_ABOUT THIS EXERCISE:_
Word for word, return the lines from the top of the listing to the line containing "hold / removal: reset", both ends included, and no others.
◇ ◇ ◇ ◇
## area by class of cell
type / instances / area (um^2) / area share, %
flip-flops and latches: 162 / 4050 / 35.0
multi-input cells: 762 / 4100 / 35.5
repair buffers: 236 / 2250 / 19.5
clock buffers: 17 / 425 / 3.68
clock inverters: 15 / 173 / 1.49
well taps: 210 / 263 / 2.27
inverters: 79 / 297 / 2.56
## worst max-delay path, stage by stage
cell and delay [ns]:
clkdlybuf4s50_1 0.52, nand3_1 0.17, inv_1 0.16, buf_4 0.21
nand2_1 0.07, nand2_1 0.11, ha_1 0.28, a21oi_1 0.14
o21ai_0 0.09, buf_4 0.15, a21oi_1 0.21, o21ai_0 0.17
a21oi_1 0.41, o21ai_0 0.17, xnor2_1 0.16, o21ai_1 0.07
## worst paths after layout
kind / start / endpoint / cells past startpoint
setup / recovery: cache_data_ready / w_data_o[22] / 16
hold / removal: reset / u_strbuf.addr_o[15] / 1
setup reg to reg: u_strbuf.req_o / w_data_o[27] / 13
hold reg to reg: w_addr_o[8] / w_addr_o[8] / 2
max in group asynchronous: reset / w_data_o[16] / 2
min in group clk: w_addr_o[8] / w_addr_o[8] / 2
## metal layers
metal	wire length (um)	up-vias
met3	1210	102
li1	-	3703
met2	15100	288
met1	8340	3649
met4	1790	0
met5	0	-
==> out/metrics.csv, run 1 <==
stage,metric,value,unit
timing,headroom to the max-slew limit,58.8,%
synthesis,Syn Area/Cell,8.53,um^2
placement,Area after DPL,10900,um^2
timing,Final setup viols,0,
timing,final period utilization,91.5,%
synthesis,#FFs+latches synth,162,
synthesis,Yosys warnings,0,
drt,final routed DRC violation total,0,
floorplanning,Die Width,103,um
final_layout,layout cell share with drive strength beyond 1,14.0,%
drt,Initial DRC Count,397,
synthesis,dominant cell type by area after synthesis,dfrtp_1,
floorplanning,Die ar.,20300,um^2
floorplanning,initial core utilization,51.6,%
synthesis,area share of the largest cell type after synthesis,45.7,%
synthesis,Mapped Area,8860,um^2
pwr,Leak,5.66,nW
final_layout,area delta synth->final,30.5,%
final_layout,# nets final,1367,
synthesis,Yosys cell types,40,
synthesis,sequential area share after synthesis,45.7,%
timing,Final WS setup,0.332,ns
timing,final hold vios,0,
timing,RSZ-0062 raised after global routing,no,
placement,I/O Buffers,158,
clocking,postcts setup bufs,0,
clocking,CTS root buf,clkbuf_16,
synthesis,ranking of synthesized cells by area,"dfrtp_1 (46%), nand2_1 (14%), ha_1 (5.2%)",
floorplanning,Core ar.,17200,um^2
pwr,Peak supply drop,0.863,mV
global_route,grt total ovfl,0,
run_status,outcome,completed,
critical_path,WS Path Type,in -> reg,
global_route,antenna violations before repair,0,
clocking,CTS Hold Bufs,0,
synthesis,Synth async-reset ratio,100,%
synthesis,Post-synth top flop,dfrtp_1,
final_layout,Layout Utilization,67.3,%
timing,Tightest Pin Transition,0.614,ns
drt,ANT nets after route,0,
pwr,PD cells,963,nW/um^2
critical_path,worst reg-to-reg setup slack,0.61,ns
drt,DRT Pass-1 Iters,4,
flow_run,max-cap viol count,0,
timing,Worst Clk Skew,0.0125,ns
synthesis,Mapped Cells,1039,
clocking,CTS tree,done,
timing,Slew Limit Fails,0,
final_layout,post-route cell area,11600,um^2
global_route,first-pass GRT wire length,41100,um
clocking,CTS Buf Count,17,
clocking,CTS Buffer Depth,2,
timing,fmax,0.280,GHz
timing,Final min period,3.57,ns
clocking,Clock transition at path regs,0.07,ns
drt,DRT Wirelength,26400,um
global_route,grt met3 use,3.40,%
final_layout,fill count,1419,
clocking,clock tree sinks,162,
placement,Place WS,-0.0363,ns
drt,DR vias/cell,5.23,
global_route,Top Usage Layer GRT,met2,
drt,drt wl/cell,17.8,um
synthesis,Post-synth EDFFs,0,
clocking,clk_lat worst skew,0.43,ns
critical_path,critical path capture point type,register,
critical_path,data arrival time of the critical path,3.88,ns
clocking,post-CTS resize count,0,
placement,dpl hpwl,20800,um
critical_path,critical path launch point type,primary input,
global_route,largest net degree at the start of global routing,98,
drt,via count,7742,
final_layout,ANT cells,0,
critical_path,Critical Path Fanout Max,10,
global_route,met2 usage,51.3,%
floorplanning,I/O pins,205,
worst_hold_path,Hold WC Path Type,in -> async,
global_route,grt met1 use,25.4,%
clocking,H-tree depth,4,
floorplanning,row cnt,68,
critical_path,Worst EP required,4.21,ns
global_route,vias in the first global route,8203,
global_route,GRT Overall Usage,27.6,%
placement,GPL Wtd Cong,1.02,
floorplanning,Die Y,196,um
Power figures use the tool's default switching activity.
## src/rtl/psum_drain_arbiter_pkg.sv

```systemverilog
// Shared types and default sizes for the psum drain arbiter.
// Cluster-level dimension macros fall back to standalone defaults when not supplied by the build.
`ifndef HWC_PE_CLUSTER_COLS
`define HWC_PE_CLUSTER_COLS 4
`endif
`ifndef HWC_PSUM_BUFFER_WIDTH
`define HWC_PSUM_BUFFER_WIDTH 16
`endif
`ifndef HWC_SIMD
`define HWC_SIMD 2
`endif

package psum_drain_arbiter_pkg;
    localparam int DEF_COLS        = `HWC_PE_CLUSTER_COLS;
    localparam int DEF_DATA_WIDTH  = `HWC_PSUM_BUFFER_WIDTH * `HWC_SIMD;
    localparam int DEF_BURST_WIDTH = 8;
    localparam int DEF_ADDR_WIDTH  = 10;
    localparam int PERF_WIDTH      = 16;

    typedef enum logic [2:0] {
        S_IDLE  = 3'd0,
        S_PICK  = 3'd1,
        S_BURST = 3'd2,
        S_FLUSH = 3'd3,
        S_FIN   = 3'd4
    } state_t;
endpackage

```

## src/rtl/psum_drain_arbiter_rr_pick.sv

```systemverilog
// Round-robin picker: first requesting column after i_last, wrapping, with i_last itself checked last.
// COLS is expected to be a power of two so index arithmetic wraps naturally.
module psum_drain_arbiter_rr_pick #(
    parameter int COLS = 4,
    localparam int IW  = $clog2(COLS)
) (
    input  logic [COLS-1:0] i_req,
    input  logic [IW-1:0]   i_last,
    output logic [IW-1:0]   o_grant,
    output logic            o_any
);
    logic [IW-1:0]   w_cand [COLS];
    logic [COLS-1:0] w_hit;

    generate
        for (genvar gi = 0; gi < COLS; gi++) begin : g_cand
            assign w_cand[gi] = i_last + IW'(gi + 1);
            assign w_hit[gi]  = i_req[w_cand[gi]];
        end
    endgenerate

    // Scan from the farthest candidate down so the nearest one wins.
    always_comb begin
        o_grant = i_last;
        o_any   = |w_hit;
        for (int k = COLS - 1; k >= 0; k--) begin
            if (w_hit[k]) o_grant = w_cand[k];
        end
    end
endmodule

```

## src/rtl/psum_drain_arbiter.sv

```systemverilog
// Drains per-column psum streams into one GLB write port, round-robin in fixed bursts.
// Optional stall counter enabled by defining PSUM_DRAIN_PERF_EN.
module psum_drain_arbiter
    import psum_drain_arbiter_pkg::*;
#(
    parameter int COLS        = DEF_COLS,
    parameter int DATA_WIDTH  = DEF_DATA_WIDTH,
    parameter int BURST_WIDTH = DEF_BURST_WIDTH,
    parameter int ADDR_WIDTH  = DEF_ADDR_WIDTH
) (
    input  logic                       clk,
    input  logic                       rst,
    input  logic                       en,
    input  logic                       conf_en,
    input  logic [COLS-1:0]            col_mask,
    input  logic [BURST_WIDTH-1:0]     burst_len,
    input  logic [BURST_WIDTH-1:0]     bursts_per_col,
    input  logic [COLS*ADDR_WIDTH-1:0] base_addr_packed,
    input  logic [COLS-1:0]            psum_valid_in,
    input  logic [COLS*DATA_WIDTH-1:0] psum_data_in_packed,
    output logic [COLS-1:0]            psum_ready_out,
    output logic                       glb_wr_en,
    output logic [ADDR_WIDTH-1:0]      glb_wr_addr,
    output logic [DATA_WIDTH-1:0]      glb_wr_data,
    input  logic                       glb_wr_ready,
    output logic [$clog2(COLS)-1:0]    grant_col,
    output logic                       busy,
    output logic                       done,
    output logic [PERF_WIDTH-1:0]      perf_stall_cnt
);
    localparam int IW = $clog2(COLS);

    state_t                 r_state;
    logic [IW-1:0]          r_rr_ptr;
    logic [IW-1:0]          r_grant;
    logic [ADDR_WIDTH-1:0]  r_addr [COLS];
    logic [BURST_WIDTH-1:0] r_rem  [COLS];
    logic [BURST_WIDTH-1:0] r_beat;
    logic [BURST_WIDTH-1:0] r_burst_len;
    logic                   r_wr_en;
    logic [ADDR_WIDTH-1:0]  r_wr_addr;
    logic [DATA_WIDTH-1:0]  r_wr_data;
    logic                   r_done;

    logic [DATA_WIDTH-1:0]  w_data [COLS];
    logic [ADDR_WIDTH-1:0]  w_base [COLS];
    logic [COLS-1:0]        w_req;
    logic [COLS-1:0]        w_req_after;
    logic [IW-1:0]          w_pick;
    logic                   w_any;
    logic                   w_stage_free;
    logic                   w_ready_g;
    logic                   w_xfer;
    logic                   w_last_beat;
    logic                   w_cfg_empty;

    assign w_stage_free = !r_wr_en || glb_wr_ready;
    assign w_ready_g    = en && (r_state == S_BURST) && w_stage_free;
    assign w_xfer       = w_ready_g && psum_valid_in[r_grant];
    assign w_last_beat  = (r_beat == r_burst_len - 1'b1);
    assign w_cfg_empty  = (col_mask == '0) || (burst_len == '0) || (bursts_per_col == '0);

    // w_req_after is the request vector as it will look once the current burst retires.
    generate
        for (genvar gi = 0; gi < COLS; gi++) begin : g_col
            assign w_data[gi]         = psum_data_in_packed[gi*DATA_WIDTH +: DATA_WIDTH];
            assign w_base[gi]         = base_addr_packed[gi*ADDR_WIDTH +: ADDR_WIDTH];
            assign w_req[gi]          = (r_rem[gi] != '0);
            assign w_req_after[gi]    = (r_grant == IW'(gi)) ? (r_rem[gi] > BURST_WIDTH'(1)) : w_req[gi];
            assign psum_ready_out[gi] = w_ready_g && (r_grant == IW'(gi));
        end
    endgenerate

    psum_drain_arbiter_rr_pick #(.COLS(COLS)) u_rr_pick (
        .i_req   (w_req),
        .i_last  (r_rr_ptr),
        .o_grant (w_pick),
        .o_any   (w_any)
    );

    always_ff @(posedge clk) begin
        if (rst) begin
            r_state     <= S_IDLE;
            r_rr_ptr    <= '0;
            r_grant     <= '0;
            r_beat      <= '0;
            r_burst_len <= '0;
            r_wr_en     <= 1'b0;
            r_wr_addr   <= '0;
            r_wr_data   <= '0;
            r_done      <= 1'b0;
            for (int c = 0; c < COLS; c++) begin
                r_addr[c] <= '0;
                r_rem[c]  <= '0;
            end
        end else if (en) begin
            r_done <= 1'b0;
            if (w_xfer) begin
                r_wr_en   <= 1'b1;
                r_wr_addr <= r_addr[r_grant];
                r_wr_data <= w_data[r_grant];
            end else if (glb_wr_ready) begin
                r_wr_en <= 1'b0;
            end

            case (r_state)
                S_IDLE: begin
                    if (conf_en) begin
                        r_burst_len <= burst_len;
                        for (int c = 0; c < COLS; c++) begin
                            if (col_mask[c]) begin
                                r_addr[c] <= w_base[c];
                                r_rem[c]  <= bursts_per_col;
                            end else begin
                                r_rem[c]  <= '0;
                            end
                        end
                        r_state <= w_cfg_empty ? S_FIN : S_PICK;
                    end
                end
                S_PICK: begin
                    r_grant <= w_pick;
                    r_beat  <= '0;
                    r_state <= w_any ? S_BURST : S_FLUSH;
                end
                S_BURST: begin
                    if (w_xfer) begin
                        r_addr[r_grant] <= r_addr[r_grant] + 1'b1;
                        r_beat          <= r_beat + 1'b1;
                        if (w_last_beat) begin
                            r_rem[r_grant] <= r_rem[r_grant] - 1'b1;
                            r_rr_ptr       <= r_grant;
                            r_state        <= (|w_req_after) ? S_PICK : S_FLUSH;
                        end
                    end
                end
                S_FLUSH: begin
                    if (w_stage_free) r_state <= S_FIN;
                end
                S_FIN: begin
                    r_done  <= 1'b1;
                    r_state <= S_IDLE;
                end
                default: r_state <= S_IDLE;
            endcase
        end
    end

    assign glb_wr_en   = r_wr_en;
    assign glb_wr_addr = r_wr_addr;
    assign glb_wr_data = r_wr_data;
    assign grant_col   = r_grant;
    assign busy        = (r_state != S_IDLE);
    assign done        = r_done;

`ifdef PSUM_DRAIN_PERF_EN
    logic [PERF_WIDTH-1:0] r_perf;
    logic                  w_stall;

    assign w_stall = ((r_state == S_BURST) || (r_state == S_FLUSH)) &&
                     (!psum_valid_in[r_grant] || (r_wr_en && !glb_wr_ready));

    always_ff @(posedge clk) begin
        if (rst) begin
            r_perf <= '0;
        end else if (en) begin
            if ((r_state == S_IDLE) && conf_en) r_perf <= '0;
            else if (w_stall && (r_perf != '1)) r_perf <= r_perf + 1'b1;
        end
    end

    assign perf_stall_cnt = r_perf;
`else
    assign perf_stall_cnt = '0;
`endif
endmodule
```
◇ ◇ ◇ ◇
_YOUR SOLUTION:_
## area by class of cell
type / instances / area (um^2) / area share, %
flip-flops and latches: 162 / 4050 / 35.0
multi-input cells: 762 / 4100 / 35.5
repair buffers: 236 / 2250 / 19.5
clock buffers: 17 / 425 / 3.68
clock inverters: 15 / 173 / 1.49
well taps: 210 / 263 / 2.27
inverters: 79 / 297 / 2.56
## worst max-delay path, stage by stage
cell and delay [ns]:
clkdlybuf4s50_1 0.52, nand3_1 0.17, inv_1 0.16, buf_4 0.21
nand2_1 0.07, nand2_1 0.11, ha_1 0.28, a21oi_1 0.14
o21ai_0 0.09, buf_4 0.15, a21oi_1 0.21, o21ai_0 0.17
a21oi_1 0.41, o21ai_0 0.17, xnor2_1 0.16, o21ai_1 0.07
## worst paths after layout
kind / start / endpoint / cells past startpoint
setup / recovery: cache_data_ready / w_data_o[22] / 16
hold / removal: reset / u_strbuf.addr_o[15] / 1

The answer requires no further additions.